Service Desk emails are detected as spam by most of the spam filters including MS

Hi everyone,

This is an issue reported by @StrobeTech as well. We have open tickets: CHC-394-95623 / CS-5989 / CS-6926 and YRT-463-69963 / CS-5236

Could you please share your findings / resolution on here to communicate with Robin and get his opion, suggestions as well?


I have my SD emails sending via office 365. Im using my own domain as the from address. I have configured my SPF records and tests I have done (hotmail) it goes to my inbox. Passes spam.

Hotmail does not use any real good spam detection

To give a little more information about this, the issue is the following: -

[C1] —Port 587 TLS Auth—> [Office 365 Incoming Server] —Incoming server does not like source—> [MS HRDP (High Risk Delivery Pool)] —Email to end user, but spam as HRDP on RBL—> [End user]

To combat this at the moment we send our ServiceDesk (SD) emails to our spam filter which then masks the source address and emails it out solving the issue.

If the issue with the source was fixed the route should look like this: -

[C1] —Port 587 TLS Auth—> [Office 365 Incoming Server] —Incoming server liked—> [MS Clean Pool] ------> [End user]

Pre spf they were going into the spam folder. Same as office 365. I’d be happy to send test email from my SD if you can provide an email to test ??

To me it would not make any difference as we have 100% of our Office 365 protection disabled and only our spam filter protecting us.

our domain is over the top protected if anything as we have SPF, DKIM, BATV etc…

our Office 365 is configured to route through our spam filter before outside world. SPF is not our issue, but you can send a msg to and ill trace it back.

Ok, so I thought would do some more testing , now its not working !!
see post;

looks like the sending IP has changed again !!. things just cant change without telling people, now my SD ticket emails systems is down AGAIN !!

Hi Robin,

We would like to make a remote session with you to test TLS Auth and get the logs related with the problem. But, we would like to be sure that you will not be affected on our tests. That’s why; I have asked our development team to develop a script that we will be used during our session with you. The script will enable us send your emails later if we face any problem during our tests…

We will contact with you as soon as our scripts are developed and ready.
Thank you

Hi @SelhanBilsay

the problem is not with the authentication on TLS but after it hits their service as described above.

@dittoit the IP change should not make any difference to your email sending if it is configured correctly.

If configured correctly the ServiceDesk (SD) platform should be logging into your email using SMTP on port 587, so the IP is not important else you would never be able to use SMTP, OWA or RPC to access email without configuring the platform for each external IP you use.

With regards to SPF records, SD should not be listed at all as it is a client, only servers should be listed in the SPF record.

I hope this helps.

@StrobeTech I’m not using authentication, I’m sending directly to my MX record, I add the “from” IP so Office 365 allows the relay. I add the IP to my SPF as an authenticated sender.
This works perfectly until they start changing settings.
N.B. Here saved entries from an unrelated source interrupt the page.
$ cat config.mk
export PLATFORM = sky130hd
export DESIGN_NAME = ram_fill_scheduler
export DESIGN_NICKNAME = d
export VERILOG_FILES = /design/src/rtl/ram_fill_scheduler.sv
export SDC_FILE = /design/constraint.sdc
export NUM_CORES = 1
export LEC_CHECK = 0
export ABC_CLOCK_PERIOD_IN_PS = 3250
export CORE_MARGIN = 1
export CORE_UTILIZATION = 50
export CTS_BUF_LIST = sky130_fd_sc_hd__clkbuf_16
export DETAILED_ROUTE_END_ITERATION = 10
export GPL_TIMING_DRIVEN = 0
export PLACE_DENSITY = 0.77
export SETUP_SLACK_MARGIN = 0.02
export SYNTH_ARGS = -nofsm -noshare
export SYNTH_HDL_FRONTEND = slang
export SYNTH_SLANG_ARGS = --single-unit
$ cat constraint.sdc
create_clock -name clk -period 3.25 [get_ports clk]
set_input_delay 0.4875 -clock clk [delete_from_list [all_inputs] [get_ports clk]]
set_output_delay 0.4875 -clock clk [all_outputs]
set_load 0.005 [all_outputs]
I see what you are doing; not the best way to have it setup and can cause the platform to be listed as a bad sender by MS meaning authenticated emails will be relayed out via HRDP and be caught in spam due to being on RBL lists.

Do you have this working? i have followed option 1 i can get the settings setup in the email section but a test send fails? i have never been able to get this working, i setup direct send and it all just works (untill the ip chnage)

im more than happy to use the AUTH route but i cant get it working.
P.S are you not having spam issues sending this way?

Cheers James.

Hi James,

the issues with Spam are down to the source (C1 platform) looking like it is a spammer which could be caused by people trying to use port 25 with it.
Because the source looks like a spammer MS sends the email to be delivered by the HRDP (MS bad outgoing email pool) instead of the safe pool. As it is the bad pool 99% of RBL lists have the IPs listed.

So the issue is not Comodo being blacklisted, but MS being blacklisted.
Comodo looks like spam so MS routes the message out via the spammy pool instead of the clean pool to make sure our normal connections on Outlook etc are not blacklisted.

Getting the Auth to work is easy, and I used to do this with the non-Comodo customised osTicket product; but at the moment we have special routing put in place for our spam filter to hide Comodo and route it differently.

Hope this explains a little more.

Nothing from Comodo???

We are developing a code to add fall-back mechanism to not cause any problem at your side while trying our solution. Nevertheless, we focused on our major release to be deployed this weekend. After the release, we will focus on this. Thank you for your patience.